Each line from the opening of the records that follow to the line with "localparam int LIM_W = CAP_W + SIZE_W;" needs to be written out exactly. Add nothing.

+++++

==> src/rtl/fbpa_div.sv <==
// offset check for free: range compare and restoring divide, one quotient bit a cycle
`timescale 1ns / 1ps
module fbpa_div
  import fbpa_pkg::*;
(
  input  logic              clk,
  input  logic              rst,
  input  logic              start,
  input  logic [OFS_W-1:0]  ofs,
  input  logic [SIZE_W-1:0] blk,
  input  logic [CAP_W-1:0]  cap,
  output div_res_t          res
);

  localparam int CNT_W = $clog2(IDX_W);
  localparam int LIM_W = CAP_W + SIZE_W;

  logic             busy;
  logic             fin;
  logic [CNT_W-1:0] cnt;
  logic [OFS_W-1:0] rem;
  logic [OFS_W-1:0] ofs_q;
  logic [SIZE_W-1:0] blk_q;
  logic [LIM_W-1:0] limit;
  logic [IDX_W-1:0] quot;
  logic [OFS_W-1:0] shifted;
  logic             fits;

  // in range means quotient < SLOTS, so IDX_W steps suffice
  assign shifted = OFS_W'(blk_q) << cnt;
  assign fits    = rem >= shifted;

  always_ff @(posedge clk) begin
    if (rst) begin
      busy <= 1'b0;
      fin  <= 1'b0;
    end else begin
      fin <= 1'b0;
      if (start) begin
        busy <= 1'b1;
        cnt  <= CNT_W'(IDX_W - 1);
      end else if (busy) begin
        cnt <= cnt - 1'b1;
        if (cnt == '0) begin
          busy <= 1'b0;
          fin  <= 1'b1;
        end
      end
    end
  end

  always_ff @(posedge clk) begin
    if (start) begin
      rem   <= ofs;
      ofs_q <= ofs;
      blk_q <= blk;
      limit <= LIM_W'(cap) * LIM_W'(blk);
      quot  <= '0;
    end else if (busy) begin
      quot[cnt] <= fits;
      if (fits) begin
        rem <= rem - shifted;
      end
    end
  end

  always_comb begin
    res.done = fin;
    res.bad  = (LIM_W'(ofs_q) >= limit) || (rem != '0);
    res.quot = quot;
  end

endmodule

+++++

TASK ANSWER:
==> src/rtl/fbpa_div.sv <==
// offset check for free: range compare and restoring divide, one quotient bit a cycle
`timescale 1ns / 1ps
module fbpa_div
  import fbpa_pkg::*;
(
  input  logic              clk,
  input  logic              rst,
  input  logic              start,
  input  logic [OFS_W-1:0]  ofs,
  input  logic [SIZE_W-1:0] blk,
  input  logic [CAP_W-1:0]  cap,
  output div_res_t          res
);

  localparam int CNT_W = $clog2(IDX_W);
  localparam int LIM_W = CAP_W + SIZE_W;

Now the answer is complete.